REQUIRED WORK:
In the data below, one line contains "run 3: worst" and a later one contains "setup buffers | 0 | 0". Print both, with every line between them, exactly and alone.

STORED DATA:

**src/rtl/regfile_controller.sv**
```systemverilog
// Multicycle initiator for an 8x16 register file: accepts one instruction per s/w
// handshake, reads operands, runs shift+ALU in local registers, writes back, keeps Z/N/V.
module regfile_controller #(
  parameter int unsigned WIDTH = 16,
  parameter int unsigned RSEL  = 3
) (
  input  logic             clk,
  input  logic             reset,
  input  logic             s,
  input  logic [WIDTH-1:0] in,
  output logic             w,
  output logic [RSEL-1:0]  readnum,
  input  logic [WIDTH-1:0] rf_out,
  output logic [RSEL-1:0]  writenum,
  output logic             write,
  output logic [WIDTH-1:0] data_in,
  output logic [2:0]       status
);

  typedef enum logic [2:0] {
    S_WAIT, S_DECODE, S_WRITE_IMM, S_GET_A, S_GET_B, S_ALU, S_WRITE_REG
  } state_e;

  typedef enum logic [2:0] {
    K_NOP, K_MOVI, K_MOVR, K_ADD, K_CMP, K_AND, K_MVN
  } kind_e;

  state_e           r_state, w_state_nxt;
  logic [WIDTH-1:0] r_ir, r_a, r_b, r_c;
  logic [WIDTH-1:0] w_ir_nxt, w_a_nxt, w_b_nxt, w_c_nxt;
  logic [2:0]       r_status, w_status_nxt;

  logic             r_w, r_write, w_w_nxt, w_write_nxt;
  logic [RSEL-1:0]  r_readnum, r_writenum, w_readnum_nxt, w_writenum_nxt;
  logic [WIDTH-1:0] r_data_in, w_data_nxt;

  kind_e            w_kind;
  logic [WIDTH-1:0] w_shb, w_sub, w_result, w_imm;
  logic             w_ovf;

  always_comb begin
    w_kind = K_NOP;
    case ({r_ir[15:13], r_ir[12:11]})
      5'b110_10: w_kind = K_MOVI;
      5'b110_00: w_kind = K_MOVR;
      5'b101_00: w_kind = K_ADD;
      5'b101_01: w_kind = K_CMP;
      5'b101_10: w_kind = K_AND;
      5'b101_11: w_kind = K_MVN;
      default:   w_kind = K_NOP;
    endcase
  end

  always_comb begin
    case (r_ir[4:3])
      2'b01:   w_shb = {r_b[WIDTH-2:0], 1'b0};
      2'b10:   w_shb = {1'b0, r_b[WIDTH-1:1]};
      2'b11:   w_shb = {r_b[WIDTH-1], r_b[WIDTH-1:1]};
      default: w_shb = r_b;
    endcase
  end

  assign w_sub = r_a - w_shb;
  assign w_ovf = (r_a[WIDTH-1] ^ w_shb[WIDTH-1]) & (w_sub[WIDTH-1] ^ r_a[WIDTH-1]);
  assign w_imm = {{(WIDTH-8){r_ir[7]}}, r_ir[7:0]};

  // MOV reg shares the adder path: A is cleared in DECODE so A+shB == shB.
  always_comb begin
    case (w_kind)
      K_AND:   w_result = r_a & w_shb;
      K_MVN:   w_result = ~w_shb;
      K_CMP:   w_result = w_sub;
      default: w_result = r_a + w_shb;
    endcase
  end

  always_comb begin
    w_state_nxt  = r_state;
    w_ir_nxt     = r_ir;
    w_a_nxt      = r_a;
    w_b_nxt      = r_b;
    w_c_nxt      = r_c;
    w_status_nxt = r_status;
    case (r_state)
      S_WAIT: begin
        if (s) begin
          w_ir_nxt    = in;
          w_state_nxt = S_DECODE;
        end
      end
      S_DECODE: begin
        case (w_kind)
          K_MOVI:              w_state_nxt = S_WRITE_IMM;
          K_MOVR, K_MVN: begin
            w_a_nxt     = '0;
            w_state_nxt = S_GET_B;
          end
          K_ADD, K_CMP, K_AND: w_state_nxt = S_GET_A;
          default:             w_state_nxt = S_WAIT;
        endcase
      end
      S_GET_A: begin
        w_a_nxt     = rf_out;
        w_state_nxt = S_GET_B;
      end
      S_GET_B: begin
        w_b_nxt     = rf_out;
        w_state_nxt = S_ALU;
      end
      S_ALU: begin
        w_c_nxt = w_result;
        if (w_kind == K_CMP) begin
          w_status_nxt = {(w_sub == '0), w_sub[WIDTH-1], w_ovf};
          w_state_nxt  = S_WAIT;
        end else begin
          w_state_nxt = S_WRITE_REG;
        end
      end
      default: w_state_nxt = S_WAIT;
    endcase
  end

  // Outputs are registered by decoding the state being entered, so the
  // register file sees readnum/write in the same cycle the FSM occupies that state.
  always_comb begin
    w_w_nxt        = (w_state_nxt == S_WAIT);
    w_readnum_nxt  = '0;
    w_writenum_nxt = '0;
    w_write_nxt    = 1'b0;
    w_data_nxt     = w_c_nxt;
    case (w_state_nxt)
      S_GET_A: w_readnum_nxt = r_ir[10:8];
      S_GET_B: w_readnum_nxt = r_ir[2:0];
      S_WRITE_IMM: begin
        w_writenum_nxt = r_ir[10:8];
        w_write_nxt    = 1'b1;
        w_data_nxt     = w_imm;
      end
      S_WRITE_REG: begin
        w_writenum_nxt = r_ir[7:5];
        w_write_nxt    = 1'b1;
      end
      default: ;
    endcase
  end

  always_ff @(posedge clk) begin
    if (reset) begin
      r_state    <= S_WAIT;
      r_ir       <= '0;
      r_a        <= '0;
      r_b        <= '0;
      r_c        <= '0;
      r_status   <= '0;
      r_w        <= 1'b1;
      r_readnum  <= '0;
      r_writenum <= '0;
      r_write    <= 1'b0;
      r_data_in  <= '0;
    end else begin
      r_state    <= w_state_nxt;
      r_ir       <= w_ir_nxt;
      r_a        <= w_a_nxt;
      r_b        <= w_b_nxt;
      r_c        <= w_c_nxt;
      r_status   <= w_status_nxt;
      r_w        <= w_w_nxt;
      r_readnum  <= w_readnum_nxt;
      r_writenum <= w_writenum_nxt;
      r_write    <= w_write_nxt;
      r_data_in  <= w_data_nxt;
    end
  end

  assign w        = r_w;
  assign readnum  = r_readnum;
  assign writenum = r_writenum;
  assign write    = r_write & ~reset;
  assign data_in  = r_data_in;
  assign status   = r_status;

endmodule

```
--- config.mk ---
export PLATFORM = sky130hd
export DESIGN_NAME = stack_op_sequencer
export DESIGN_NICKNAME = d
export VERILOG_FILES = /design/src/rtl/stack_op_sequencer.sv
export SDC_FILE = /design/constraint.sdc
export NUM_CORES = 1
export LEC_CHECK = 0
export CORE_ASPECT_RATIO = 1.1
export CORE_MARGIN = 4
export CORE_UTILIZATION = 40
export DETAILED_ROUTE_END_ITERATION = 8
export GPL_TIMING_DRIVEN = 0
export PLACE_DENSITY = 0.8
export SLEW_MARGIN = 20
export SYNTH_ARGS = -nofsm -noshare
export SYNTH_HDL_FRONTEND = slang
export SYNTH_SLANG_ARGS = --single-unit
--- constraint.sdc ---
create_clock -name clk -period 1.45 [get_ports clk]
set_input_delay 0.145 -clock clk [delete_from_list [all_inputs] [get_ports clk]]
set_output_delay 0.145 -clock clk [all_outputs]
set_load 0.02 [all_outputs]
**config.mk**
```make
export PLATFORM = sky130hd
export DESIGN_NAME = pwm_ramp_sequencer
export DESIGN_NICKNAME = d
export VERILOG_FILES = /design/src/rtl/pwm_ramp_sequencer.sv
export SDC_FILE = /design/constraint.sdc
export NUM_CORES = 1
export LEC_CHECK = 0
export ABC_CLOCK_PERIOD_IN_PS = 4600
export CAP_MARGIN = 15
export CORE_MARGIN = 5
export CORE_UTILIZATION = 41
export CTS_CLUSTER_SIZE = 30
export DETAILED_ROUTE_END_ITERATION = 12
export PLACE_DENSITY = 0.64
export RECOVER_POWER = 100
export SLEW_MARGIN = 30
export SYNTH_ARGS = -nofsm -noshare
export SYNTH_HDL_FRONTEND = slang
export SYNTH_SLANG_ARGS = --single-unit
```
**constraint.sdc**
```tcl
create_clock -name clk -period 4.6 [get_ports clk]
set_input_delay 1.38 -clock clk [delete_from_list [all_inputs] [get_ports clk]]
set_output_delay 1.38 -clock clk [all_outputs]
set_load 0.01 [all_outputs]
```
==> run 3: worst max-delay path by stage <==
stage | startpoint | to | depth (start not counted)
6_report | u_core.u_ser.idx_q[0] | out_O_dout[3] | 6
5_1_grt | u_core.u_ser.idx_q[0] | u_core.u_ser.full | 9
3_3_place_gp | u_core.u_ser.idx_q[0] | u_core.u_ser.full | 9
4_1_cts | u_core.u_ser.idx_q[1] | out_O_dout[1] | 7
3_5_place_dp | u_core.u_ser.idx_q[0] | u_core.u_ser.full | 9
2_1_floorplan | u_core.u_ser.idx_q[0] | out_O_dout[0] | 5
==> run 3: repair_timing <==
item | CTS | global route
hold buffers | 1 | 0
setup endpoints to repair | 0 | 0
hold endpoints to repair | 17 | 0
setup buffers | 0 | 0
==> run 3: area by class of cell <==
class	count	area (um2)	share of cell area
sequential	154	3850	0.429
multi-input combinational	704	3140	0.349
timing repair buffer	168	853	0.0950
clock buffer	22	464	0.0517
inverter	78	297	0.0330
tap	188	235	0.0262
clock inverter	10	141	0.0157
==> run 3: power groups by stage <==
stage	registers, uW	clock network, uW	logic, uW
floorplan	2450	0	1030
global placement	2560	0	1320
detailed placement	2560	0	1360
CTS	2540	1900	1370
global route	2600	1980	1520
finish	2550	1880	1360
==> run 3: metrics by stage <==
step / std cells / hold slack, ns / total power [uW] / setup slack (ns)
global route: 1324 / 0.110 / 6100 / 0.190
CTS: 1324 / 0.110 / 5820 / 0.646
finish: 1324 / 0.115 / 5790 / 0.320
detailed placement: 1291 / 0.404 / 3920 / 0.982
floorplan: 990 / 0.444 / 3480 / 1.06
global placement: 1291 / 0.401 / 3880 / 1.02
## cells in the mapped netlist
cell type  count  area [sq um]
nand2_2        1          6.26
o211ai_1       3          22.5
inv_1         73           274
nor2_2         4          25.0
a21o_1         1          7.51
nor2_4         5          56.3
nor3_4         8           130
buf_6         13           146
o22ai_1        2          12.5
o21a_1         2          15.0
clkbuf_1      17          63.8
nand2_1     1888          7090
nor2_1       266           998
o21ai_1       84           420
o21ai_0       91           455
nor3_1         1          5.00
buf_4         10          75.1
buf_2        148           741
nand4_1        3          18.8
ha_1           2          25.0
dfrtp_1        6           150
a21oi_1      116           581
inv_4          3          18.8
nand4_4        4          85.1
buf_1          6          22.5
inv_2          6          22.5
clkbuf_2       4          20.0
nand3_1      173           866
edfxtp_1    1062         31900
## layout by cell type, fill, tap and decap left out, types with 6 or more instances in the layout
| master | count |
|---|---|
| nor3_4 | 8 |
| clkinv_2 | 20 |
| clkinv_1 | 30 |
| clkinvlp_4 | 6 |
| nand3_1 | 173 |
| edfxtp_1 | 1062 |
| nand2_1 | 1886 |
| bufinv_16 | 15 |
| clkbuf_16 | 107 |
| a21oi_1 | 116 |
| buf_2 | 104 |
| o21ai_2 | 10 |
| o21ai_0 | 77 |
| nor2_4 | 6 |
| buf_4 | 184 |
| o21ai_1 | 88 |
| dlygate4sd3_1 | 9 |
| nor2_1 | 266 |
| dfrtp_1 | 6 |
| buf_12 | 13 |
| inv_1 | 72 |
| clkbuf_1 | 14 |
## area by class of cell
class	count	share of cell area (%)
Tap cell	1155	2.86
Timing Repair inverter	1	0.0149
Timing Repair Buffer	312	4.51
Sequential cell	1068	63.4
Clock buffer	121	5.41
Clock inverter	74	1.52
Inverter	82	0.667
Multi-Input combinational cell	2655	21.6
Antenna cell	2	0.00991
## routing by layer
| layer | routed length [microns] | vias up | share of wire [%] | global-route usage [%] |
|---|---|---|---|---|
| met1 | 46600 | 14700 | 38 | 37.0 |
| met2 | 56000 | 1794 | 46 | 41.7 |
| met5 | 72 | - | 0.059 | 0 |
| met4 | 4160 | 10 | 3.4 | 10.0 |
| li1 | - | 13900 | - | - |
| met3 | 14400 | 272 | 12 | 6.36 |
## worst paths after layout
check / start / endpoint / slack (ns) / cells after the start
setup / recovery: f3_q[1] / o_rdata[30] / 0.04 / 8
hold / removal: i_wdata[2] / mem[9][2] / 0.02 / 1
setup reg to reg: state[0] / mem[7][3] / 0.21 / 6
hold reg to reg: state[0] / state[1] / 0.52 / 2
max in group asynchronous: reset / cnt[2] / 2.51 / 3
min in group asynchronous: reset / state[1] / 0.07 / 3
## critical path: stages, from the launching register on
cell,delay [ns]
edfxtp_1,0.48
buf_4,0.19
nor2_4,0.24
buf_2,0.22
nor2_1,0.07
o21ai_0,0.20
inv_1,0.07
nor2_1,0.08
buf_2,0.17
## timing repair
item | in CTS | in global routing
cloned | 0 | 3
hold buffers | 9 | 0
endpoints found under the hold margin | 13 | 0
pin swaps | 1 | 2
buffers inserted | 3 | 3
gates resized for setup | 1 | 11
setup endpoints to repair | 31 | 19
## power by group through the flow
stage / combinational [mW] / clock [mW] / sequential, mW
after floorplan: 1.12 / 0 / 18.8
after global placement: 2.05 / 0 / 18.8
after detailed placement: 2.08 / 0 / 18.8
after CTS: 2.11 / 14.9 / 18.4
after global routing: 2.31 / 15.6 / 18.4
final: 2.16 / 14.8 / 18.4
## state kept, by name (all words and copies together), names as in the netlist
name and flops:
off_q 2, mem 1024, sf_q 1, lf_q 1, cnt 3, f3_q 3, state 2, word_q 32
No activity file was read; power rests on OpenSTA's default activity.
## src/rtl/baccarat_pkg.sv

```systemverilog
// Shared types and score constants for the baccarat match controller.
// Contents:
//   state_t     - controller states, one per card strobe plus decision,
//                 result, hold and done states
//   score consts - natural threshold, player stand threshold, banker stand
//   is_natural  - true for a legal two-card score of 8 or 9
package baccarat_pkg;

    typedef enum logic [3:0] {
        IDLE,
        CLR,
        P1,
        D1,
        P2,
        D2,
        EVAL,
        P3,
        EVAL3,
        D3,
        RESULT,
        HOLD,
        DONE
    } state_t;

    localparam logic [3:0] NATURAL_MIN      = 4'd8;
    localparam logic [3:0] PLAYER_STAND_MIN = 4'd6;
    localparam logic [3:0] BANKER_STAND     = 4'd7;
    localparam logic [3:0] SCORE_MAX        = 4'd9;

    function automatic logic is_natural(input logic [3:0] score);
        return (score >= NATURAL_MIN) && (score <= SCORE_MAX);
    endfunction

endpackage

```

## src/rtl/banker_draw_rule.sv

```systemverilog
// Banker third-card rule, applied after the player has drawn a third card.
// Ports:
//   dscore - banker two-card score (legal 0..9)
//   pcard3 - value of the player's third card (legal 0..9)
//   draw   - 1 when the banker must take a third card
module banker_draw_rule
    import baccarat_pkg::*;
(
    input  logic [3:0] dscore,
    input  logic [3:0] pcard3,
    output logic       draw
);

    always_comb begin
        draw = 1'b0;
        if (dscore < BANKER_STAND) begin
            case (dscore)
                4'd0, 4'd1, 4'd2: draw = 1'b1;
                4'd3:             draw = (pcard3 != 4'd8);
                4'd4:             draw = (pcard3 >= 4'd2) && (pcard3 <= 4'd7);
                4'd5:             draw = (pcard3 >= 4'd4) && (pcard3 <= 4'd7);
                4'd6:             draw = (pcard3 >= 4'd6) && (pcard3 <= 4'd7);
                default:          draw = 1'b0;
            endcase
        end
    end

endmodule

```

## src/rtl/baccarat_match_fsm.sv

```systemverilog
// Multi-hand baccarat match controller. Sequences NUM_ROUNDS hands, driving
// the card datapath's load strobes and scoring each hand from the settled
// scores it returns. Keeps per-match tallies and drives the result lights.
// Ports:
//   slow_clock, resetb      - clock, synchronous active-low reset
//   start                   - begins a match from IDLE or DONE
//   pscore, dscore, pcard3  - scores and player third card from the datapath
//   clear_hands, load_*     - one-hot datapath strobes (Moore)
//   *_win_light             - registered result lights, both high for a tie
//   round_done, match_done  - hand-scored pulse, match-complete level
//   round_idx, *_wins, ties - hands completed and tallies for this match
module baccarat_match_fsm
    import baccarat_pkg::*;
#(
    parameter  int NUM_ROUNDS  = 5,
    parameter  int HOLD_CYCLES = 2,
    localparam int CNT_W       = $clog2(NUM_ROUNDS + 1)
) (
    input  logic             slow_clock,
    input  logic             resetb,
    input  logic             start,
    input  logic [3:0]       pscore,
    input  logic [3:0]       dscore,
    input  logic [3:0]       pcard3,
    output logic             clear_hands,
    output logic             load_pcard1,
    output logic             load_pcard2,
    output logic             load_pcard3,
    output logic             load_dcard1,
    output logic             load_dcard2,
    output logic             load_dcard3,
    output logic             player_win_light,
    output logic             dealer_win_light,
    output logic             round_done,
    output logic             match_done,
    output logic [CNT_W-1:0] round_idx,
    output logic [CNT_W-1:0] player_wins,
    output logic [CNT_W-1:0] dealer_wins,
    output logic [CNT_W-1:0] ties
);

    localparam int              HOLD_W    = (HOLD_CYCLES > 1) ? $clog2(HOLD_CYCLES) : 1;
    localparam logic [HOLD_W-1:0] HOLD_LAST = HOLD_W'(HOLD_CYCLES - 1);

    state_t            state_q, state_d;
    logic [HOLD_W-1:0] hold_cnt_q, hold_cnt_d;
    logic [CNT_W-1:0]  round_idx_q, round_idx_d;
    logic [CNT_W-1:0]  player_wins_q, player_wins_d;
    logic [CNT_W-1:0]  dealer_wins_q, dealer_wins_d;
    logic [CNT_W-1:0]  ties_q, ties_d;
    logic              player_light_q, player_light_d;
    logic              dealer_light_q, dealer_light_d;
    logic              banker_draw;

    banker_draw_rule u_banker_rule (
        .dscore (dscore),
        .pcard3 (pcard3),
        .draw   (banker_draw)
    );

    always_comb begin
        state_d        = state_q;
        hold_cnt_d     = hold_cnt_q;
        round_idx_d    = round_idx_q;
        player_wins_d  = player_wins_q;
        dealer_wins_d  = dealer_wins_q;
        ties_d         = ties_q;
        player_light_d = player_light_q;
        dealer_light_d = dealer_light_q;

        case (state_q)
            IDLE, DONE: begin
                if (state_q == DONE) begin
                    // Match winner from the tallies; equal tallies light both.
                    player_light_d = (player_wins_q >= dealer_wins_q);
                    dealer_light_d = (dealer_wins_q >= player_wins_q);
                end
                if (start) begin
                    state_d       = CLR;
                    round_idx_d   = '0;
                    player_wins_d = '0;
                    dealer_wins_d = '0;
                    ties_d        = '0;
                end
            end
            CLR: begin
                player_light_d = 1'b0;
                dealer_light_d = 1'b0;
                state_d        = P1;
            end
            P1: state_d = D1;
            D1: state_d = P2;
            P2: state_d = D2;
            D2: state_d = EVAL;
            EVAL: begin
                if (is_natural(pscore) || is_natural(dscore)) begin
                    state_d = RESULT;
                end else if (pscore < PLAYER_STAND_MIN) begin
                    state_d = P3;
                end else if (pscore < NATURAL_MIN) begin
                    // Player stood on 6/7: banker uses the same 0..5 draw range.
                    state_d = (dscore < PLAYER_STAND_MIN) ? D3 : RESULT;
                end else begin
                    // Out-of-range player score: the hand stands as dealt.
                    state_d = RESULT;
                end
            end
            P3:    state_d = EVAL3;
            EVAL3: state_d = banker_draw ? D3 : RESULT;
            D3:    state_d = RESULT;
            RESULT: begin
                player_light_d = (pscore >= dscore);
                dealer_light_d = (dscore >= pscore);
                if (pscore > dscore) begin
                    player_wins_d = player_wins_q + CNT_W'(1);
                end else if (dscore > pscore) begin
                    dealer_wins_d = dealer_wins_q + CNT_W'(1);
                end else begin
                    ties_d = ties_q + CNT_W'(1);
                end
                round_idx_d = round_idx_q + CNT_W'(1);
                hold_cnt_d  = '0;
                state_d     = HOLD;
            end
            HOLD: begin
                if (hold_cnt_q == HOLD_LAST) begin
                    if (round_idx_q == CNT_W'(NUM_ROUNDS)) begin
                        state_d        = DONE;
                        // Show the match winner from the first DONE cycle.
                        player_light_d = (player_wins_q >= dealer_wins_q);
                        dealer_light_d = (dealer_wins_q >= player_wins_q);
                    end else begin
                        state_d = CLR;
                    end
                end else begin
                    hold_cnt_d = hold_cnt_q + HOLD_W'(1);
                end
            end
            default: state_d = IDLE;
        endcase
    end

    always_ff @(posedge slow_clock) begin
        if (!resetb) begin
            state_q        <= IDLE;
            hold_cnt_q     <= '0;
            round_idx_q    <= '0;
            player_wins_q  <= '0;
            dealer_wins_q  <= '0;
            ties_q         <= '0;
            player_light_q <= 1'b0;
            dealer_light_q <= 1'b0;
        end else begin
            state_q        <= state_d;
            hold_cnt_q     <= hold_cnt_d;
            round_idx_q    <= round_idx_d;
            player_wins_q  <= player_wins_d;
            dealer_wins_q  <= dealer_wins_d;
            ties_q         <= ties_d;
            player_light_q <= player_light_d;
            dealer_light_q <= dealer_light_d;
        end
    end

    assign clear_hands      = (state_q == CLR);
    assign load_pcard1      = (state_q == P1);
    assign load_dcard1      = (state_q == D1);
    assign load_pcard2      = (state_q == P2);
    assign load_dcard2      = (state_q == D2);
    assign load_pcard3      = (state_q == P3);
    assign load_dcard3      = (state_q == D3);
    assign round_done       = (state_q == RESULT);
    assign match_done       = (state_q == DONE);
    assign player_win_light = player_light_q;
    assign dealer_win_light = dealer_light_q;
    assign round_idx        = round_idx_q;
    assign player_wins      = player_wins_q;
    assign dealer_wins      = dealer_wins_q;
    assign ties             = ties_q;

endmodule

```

YOUR SOLUTION:
==> run 3: worst max-delay path by stage <==
stage | startpoint | to | depth (start not counted)
6_report | u_core.u_ser.idx_q[0] | out_O_dout[3] | 6
5_1_grt | u_core.u_ser.idx_q[0] | u_core.u_ser.full | 9
3_3_place_gp | u_core.u_ser.idx_q[0] | u_core.u_ser.full | 9
4_1_cts | u_core.u_ser.idx_q[1] | out_O_dout[1] | 7
3_5_place_dp | u_core.u_ser.idx_q[0] | u_core.u_ser.full | 9
2_1_floorplan | u_core.u_ser.idx_q[0] | out_O_dout[0] | 5
==> run 3: repair_timing <==
item | CTS | global route
hold buffers | 1 | 0
setup endpoints to repair | 0 | 0
hold endpoints to repair | 17 | 0
setup buffers | 0 | 0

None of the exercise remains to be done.